Nun dürften in der Realität die meisten Kleinkriminellen nicht über solch einen Organisationsgrad verfügen. Sie werden sich eher darauf beschränken, Überwachungskameras, die sie entdecken, mit physischer Gewalt zu zerstören. Wenn auf den RasPis ein kurzgetakteter Cron läuft, der minütlich via Rsync die neuesten Bilder auf Ihren Server lädt, dann verfügen Sie trotzdem über alle bis zu diesem Zeitpunkt angefertigten Aufnahmen der Täter. Um auch gegen den eher seltenen Fall von “hackenden” Einbrechern geschützt zu sein, sollten Sie dennoch auf ein sicheres Passwort für Ihr LAN achten.

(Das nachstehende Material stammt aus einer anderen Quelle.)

<file path="config.mk">
export PLATFORM = sky130hd
export DESIGN_NAME = mix_column_engine
export DESIGN_NICKNAME = d
export VERILOG_FILES = /design/src/rtl/mix_column_engine.sv
export SDC_FILE = /design/constraint.sdc
export NUM_CORES = 1
export LEC_CHECK = 0
export BUFFER_PORTS_ARGS = -buffer_cell sky130_fd_sc_hd__buf_2
export CAP_MARGIN = 20
export CORE_MARGIN = 10
export CORE_UTILIZATION = 50
export DETAILED_ROUTE_END_ITERATION = 16
export PLACE_DENSITY = 0.85
export SETUP_SLACK_MARGIN = 0.3
export SYNTH_ARGS = -nofsm -noshare
export SYNTH_HDL_FRONTEND = slang
export SYNTH_SLANG_ARGS = --single-unit
</file>
<file path="constraint.sdc">
create_clock -name clk -period 7.6 [get_ports clk]
set_input_delay 0.76 -clock clk [delete_from_list [all_inputs] [get_ports clk]]
set_output_delay 0.76 -clock clk [all_outputs]
set_load 0.05 [all_outputs]
</file>
<file path="src/rtl/mix_column_engine.sv">
// mix_column_engine: AES (inverse) MixColumns over a 128-bit state,
// COLS_PER_CYCLE columns per clock, with a valid/ready handshake on each side.
module mix_column_engine #(
   parameter int COLS_PER_CYCLE = 1,
   parameter bit INV_EN = 1
) (
   input  logic         clk,
   input  logic         rst_n,
   input  logic         in_valid,
   output logic         in_ready,
   input  logic [127:0] in_state,
   input  logic         in_inv,
   output logic         out_valid,
   input  logic         out_ready,
   output logic [127:0] out_state,
   output logic         busy
);
   typedef enum logic [1:0] {IDLE, RUN, DONE} state_t;
   state_t st;
   logic [1:0] cnt, cnt_nxt;
   logic [127:0] work, nxt;
   logic inv, md;

   function automatic logic [7:0] xt(input logic [7:0] b);
      return {b[6:0], 1'b0} ^ (b[7] ? 8'h1b : 8'h00);
   endfunction

   function automatic logic [7:0] gmul(input logic [7:0] b, input logic [3:0] m);
      logic [7:0] b2, b4, b8;
      b2 = xt(b);
      b4 = xt(b2);
      b8 = xt(b4);
      return (m[0] ? b : 8'h00) ^ (m[1] ? b2 : 8'h00) ^ (m[2] ? b4 : 8'h00) ^ (m[3] ? b8 : 8'h00);
   endfunction

   // coef holds one nibble per matrix position; row i uses it rotated right by i
   function automatic logic [31:0] mix(input logic [31:0] col, input logic inv_mode);
      logic [15:0] coef;
      logic [31:0] r;
      coef = inv_mode ? 16'hebd9 : 16'h2311;
      r = '0;
      for (int i = 0; i < 4; i++)
         for (int j = 0; j < 4; j++)
            r[31-8*i -: 8] = r[31-8*i -: 8] ^ gmul(col[31-8*j -: 8], coef[15-4*((j-i+4)%4) -: 4]);
      return r;
   endfunction

   // tying the mode to INV_EN lets the inverse coefficients fold away when unused
   assign md = INV_EN && inv;
   assign out_state = work;

   always_comb begin
      cnt_nxt = cnt + 2'(COLS_PER_CYCLE);
      nxt = work;
      for (int k = 0; k < COLS_PER_CYCLE; k++)
         nxt[127-32*(int'(cnt)+k) -: 32] = mix(work[127-32*(int'(cnt)+k) -: 32], md);
   end

   always_ff @(posedge clk or negedge rst_n) begin
      if (!rst_n) begin
         st        <= IDLE;
         cnt       <= '0;
         work      <= '0;
         inv       <= 1'b0;
         in_ready  <= 1'b1;
         out_valid <= 1'b0;
         busy      <= 1'b0;
      end else begin
         case (st)
            IDLE: if (in_valid) begin
               work     <= in_state;
               inv      <= in_inv & INV_EN;
               cnt      <= '0;
               st       <= RUN;
               in_ready <= 1'b0;
               busy     <= 1'b1;
            end
            RUN: begin
               work <= nxt;
               cnt  <= cnt_nxt;
               if (cnt_nxt == 2'd0) begin
                  st        <= DONE;
                  out_valid <= 1'b1;
               end
            end
            DONE: if (out_ready) begin
               st        <= IDLE;
               out_valid <= 1'b0;
               busy      <= 1'b0;
               in_ready  <= 1'b1;
            end
            default: st <= IDLE;
         endcase
      end
   end
endmodule

</file>
==> parameters.txt, run 1 <==
Parameter                              Value

Synthesis
  Total of warnings raised by yosys    0
  Proportion of netlist area held by the largest area contributor    0.359
  Distinct cell type count after synthesis    44
  Largest area contributor in the netlist    sky130_fd_sc_hd__dfrtp_1
  Sequential share of the synthesized area    0.361
  Synthesized area per cell    10.0 µm²
  Cell area after synthesis    9420 µm²
  FF+latch count, synth    136
  Gate count after technology mapping    938
  Syn nets    1075
  Top post-synthesis cells by area    sky130_fd_sc_hd__dfrtp_1 (36%), sky130_fd_sc_hd__xnor2_1 (11%), sky130_fd_sc_hd__a21oi_1 (5.1%)

Clock network
  Clock slew at reported path FFs    0.06 ns
  Total of cells resized after clock tree synthesis    0
  Cts-stage hold buffer count    0
  Post-CTS Setup Repair Bufs    0
  Number of clock buffers inserted by TritonCTS    17
  CTS tree    built
  Cell chosen for the clock root    sky130_fd_sc_hd__clkbuf_16
  CTS HTree Levels    4
  Clock latency on the worst-skew pair    0.43 ns
  Buffers from clock root to sink, at most    2
  Clk sinks    136

Die
  Chip Height    157 µm
  Top-level I/O count    264
  Number of core rows    50
  Overall die width    157 µm
  Effective utilization at floorplan    0.505
  Die footprint    24700 µm²
  Core box area    18600 µm²

Run
  Number of max-cap violations    0

Worst setup path
  Gate family responsible for the most delay along the worst path    XOR/XNOR gates
  Library cell contributing the largest single delay on the critical path    sky130_fd_sc_hd__mux4_1
  Critical Path Max Stage Delay    0.96 ns
  Critical path data arrival time    4.74 ns
  Crit-path most repeated cell    sky130_fd_sc_hd__xnor2_1
  Cells on worst reg2reg path    9
  Reg-to-Reg Start    cnt[0]$_DFFE_PN0P_
  Buffers & Inverters on Critical Path    1
  Critical Path, Cell by Cell    buf_4 > mux4_1 > xnor2_1 > xnor2_2 > nand2_1 > xnor3_1 > xnor2_1 > o21ai_0 > o21a_1
  Critical path fanouts, max    27
  Kind of capture point of the worst setup path    flop
  Endpoint of the worst register-to-register path    out_state[98]$_DFFE_PN0P_
  Timing startpoint of the critical path    cnt[0]$_DFFE_PN0P_
  Data required, critical path    7.92 ns
  Worst R2R Setup Slack    3.18 ns
  Critical path class    flop to flop
  Kind of launch point of the worst setup path    flop

Finish
  Post-layout instance area    11400 µm²
  Layout cell share with drive strength beyond 1    0.299
  Area Overhead vs Synth    21.4%
  Final cell utilization of the core    0.613
  Number of nets in the final layout    1294

Global route
  Pin count of the biggest net entering global routing    96
  Wire length of the first global-routing pass    53900 µm
  Initial antenna violation count    1
  Number of global-route vias before repair    9466
  GRT Total Usage    0.284
  GRT Residual Overflow    0

STA
  Post-layout minimum cycle time    4.42 ns
  Worst rel slew slack    0.262
  Final hold viol count    0
  Max Clock Freq    0.226 GHz
  Setup repair after global routing missed its margin    false
  Post-route worst hold slack    0.293 ns
  Setup tns final    0 ns
  Post-Route Skew    0.0123 ns
  Final Max Slew Viols    0
  Slew at the pin with the worst max-slew slack    1.10 ns
  Share of the cycle needed by the critical path after routing    0.582
  Final setup vio count    0

Detailed routing
  Drt via density    6.32
  Routed length per placed instance    25.3 µm
  Remaining design rule violation count    0
  First drt pass iteration count    5
  Number of violations reported at the end of detailed-routing iteration 0    937
  Remaining antenna violation count after routing    0
  Vias    8857
  Routed Wire Length    35400 µm

Placement
  DP Area    10800 µm²
  Post-detailed-placement half-perimeter wirelength    25200 µm
  Number of port buffers    263
  Global placement routability congestion    0.950

Status
  Run status    finished, final reports clean

Min path
  Min-Delay Path Class    input pin to asynchronous set/reset pin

Dies alles geht jedoch vermutlich schon weit über das hinaus, was Durchschnittskriminelle bei einem einfachen Wohnhaus als Sicherheitsvorkehrungen erwarten. Schließlich nimmt die vorgestellte Lösung an mehreren Orten des überwachten Objekts farbige Bilder in einer Auflösung von jeweils 5 Megapixeln auf und sichert diese optional unmittelbar danach im Netz. Macht Ihnen aber das Tüfteln Spaß, dann können Sie die Sicherheit des Systems weiter maximieren.

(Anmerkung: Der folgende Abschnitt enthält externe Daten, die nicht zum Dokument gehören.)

--- config.mk ---
export PLATFORM = sky130hd
export DESIGN_NAME = barrido_columnas
export DESIGN_NICKNAME = d
export VERILOG_FILES = /design/src/rtl/barrido_columnas.sv
export SDC_FILE = /design/constraint.sdc
export NUM_CORES = 1
export LEC_CHECK = 0
export ABC_AREA = 1
export BUFFER_PORTS_ARGS = -buffer_cell sky130_fd_sc_hd__buf_2
export CORE_AREA = 2 2 39 41
export CTS_BUF_LIST = sky130_fd_sc_hd__clkbuf_8
export DETAILED_ROUTE_END_ITERATION = 8
export DIE_AREA = 0 0 41 43
export PLACE_DENSITY = 0.4
export SYNTH_ARGS = -nofsm -noshare
export SYNTH_HDL_FRONTEND = slang
export SYNTH_SLANG_ARGS = --single-unit
--- constraint.sdc ---
create_clock -name clk -period 0.8 [get_ports clk]
set_input_delay 0.04 -clock clk [delete_from_list [all_inputs] [get_ports clk]]
set_output_delay 0.04 -clock clk [all_outputs]
set_load 0.02 [all_outputs]
--- src/rtl/barrido_columnas.sv ---
// -----------------------------------------------------------------------------
// barrido_columnas -- keypad column-scan generator
//
// Drives one column of a 4-column matrix keypad at a time. Each column stays
// active for SCAN_DIV clock cycles, and then the drive rotates to the next
// column (0 -> 1 -> 2 -> 3 -> 0). The row-sense and debounce logic uses
// col_idx and col_step to know which column is currently active.
//
// Parameters
//   SCAN_DIV  number of clock cycles each column stays active. Values below 1
//             are treated as 1.
//
// Ports
//   clk       in   1  system clock, rising-edge active
//   rst       in   1  asynchronous, active-high reset
//   hold      in   1  1 = freeze the scan on the current column
//   col       out  4  registered column drive, exactly one column active
//   col_idx   out  2  binary index of the active column, always matches col
//   col_step  out  1  one-cycle pulse in the first cycle a new column is active
//
// Configuration macro
//   BARRIDO_ACTIVE_LOW_EN  When defined, col is one-cold (active-low) for
//                          pull-up keypads: the reset value is 4'b1110 and the
//                          sequence is 1110, 1101, 1011, 0111. col_idx and
//                          col_step are the same in both builds.
// -----------------------------------------------------------------------------
module barrido_columnas #(
  parameter int SCAN_DIV = 1
) (
  input  logic       clk,
  input  logic       rst,
  input  logic       hold,
  output logic [3:0] col,
  output logic [1:0] col_idx,
  output logic       col_step
);

  // A divide value of 0 (or less) behaves as 1.
  localparam int DIV   = (SCAN_DIV < 1) ? 1 : SCAN_DIV;
  localparam int CLOG  = $clog2(DIV + 1);
  localparam int CNT_W = (CLOG < 1) ? 1 : CLOG;
  localparam logic [CNT_W-1:0] CNT_LAST = CNT_W'(DIV - 1);

  // col_q is kept in the output polarity so that the col pin comes straight
  // from a flop. A left rotate works for both one-hot and one-cold patterns.
`ifdef BARRIDO_ACTIVE_LOW_EN
  localparam logic [3:0] COL_RST = 4'b1110;
`else
  localparam logic [3:0] COL_RST = 4'b0001;
`endif

  logic [CNT_W-1:0] count_q, count_d;
  logic [3:0]       col_q,   col_d;
  logic [1:0]       idx_q,   idx_d;
  logic             step_q,  step_d;

  always_comb begin
    count_d = count_q;
    col_d   = col_q;
    idx_d   = idx_q;
    step_d  = 1'b0;
    if (hold) begin
      // Hold takes priority over the terminal count. The next advance then
      // comes a full SCAN_DIV period after hold drops.
      count_d = '0;
    end else if (count_q == CNT_LAST) begin
      count_d = '0;
      col_d   = {col_q[2:0], col_q[3]};
      idx_d   = idx_q + 2'd1;
      step_d  = 1'b1;
    end else begin
      count_d = count_q + CNT_W'(1);
    end
  end

  always_ff @(posedge clk or posedge rst) begin
    if (rst) begin
      count_q <= '0;
      col_q   <= COL_RST;
      idx_q   <= 2'd0;
      step_q  <= 1'b0;
    end else begin
      count_q <= count_d;
      col_q   <= col_d;
      idx_q   <= idx_d;
      step_q  <= step_d;
    end
  end

  assign col      = col_q;
  assign col_idx  = idx_q;
  assign col_step = step_q;

endmodule

==> reports/results.txt <==
Outcome -> finished, violations left
Failing checks -> setup timing
Top Layer Used -> met3
Met1 WL -> 272 um
Vias -> 238
Met2 wire length -> 258 um
Starting density of the core -> 18.4%
Placed Cells -> 50
Slew @ Worst Pin -> 0.273 ns
DRT Pass-1 Iters -> 4
CP peak stage delay -> 0.53 ns
Synth top area cells -> dfrtp_1, dfstp_2, nand2_1, inv_1, o21ai_0
Gate power share -> 37.4%
Die footprint -> 1760 um2
Crit path time final -> 0.907 ns
Max IR drop VDD -> 0.00107 V
Number of synthesized register bits -> 7
CP Launch Type -> register
Design area -> 469 um2
Clock group share of total power -> 30.1%
Area post-placement -> 320 um2
Met3 WL post-DR -> 40 um
Data arrival, critical path -> 0.87 ns
Cell Rows -> 14
Drt first-iter violations -> 2
Nets -> 49
Storage cell area -> 176 um2
Largest net degree at the start of global routing -> 8
Critical-path cell list -> buf_6
Total chip power -> 1.57 mW
Fin. max-slew vios -> 0
CP max-delay cell -> dfstp_2
Syn Std Cell Area -> 255 um2
Post-route ant nets -> 0
Final-layout fill cell count -> 149
Ys Warns -> 0
I/O pin cnt -> 10
Switching Power -> 0.469 mW
Synth cell types -> 9
Worst skew pair latency -> 0.22 ns
Drt total wl -> 571 um
Buffers on Ports -> 9
CTS Buffer Depth -> 2
Residual DRC -> 0
CTS tree -> built
Root Buffer Master -> clkbuf_8
Fin crit share -> 113%
RSZ-0062 raised after global routing -> true
Total Negative Setup Slacks -> -0.190 ns
MaxCap Viol Count -> 0
Vias in the first global route -> 231
DR vias/cell -> 3.90
Fin worst setup slack -> -0.107 ns
Global placement routability congestion -> 0.682
Clock transition at path regs -> 0.04 ns
CP delay by family, top -> flip-flops
Initial antenna violation count -> 0
Die Y -> 43 um
Area leader, netlist -> dfrtp_1
Sw Share -> 29.8%
Hold Crit Class -> primary input to register
Leakage power -> 0.241 nW
Chip Width -> 41 um
Cells after Synth -> 25
Final setup viols -> 3
Layout cells sized above 1 -> 51.1%
Fin cells -> 61
Skew final -> 0.00416 ns
Crit path required time -> 0.76 ns
Multi-input gate area -> 67.6 um2
Sink Count -> 7
CP endpoint kind -> output port
Gr ovfl total -> 0
Area growth from synthesis to layout -> 83.8%
Seq/Total Area, Yosys -> 69.1%
P_int -> 1.11 mW
Power density over the cells -> 3360 nW/um2
DR WL/cell -> 9.36 um
Tot GR Track Use -> 8.10%
Fmax -> 1100 MHz
Hold Vio Cnt, Final -> 0
Flop pwr share -> 32.5%
Syn avg cell area -> 10.2 um2
H-tree depth -> 1
Post-synth top area share -> 58.8%
WS Path Type -> register to output port
Most frequent cells in the layout -> nand2_1, buf_6, dfrtp_1
Core Area -> 1380 um2
Max_slew headroom -> 81.8%
Diode count -> 0
Global-route wire length before repair -> 903 um
Buf+Inv Stages, Crit Path -> 1
Crit Path Max Fanout -> 2
Mapped Nets -> 28
Final core occ -> 33.9%
TritonCTS buffer count -> 3
path summary, 6_finish.rpt:
path | from | end | cells after the start | slack (ns)
min in group asynchronous | rst | col_idx[1]$_DFFE_PP0N_ | 3 | 0.29
worst max-delay path | col[0]$_DFFE_PP1N_ | col[0] | 1 | -0.11
worst min register to register | col_idx[0]$_DFFE_PP0N_ | col_idx[0]$_DFFE_PP0N_ | 2 | 0.58
worst max register to register | col[0]$_DFFE_PP1N_ | col[1]$_DFFE_PP0N_ | 3 | -0.05
max in group asynchronous | rst | col[0]$_DFFE_PP1N_ | 3 | 0.24
worst min-delay path | hold | col[1]$_DFFE_PP0N_ | 2 | 0.08
logic make-up (layout without fill, tap and decap cells):
family                    after synthesis  in the layout  share of synthesized area, %
xor gates and xnor gates                1              1                          3.43
DFF                                     7              7                          69.1
and+or+nand+nor                         8              8                          12.3
AOI/OAI and AO/OA                       4              4                          7.84
buffers and inverters                   5             25                          7.35
registers in the layout, indices dropped and copies added (netlist names):
signal / flops
col: 4
col_idx: 2
col_step: 1
stage by stage:
| stage | hold slack [ns] | worst slack, ns |
|---|---|---|
| 2_1_floorplan | -0.157 | 0.0100 |
| 5_1_grt | 0.0998 | -0.128 |
| 3_5_place_dp | -0.0150 | 0.0484 |
| 6_report | 0.0832 | -0.107 |
| 3_3_place_gp | -0.0213 | 0.0687 |
| 4_1_cts | 0.0867 | -0.116 |
cells in the mapped netlist:
| cell type | count |
|---|---|
| xnor2_1 | 1 |
| nand3_1 | 1 |
| nand2_1 | 7 |
| o21ai_0 | 2 |
| inv_1 | 4 |
| dfrtp_1 | 6 |
| dfstp_2 | 1 |
| o21ai_1 | 2 |
| inv_2 | 1 |
cell type report:
| cell class | count | area share, % |
|---|---|---|
| Sequential cell | 7 | 37.6 |
| Timing Repair Buffer | 16 | 30.1 |
| Multi-Input combinational cell | 13 | 14.4 |
| Clock buffer | 3 | 8.80 |
| Tap cell | 16 | 4.27 |
| Inverter | 5 | 4.00 |
| Clock inverter | 1 | 0.800 |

Eine denkbare Erweiterung wäre etwa, ein Skript zu schreiben, das auf dem Backup-Server regelmäßig kontrolliert, ob längere Zeit kein Upload von neuen Kamerabildern stattfand. Ist das der Fall, könnten Sie beispielsweise einprogrammieren, dass der Server über ein SMS2Mail-Gateway eine Alarmmeldung an Ihr Handy versendet. Es könnte aber auch ein abschreckender Alarm ertönen, der die Täter in die Flucht schlägt. Wie so oft sind beim Raspberry Pi der Fantasie bezüglich eigener Erweiterungen keine Grenzen gesetzt.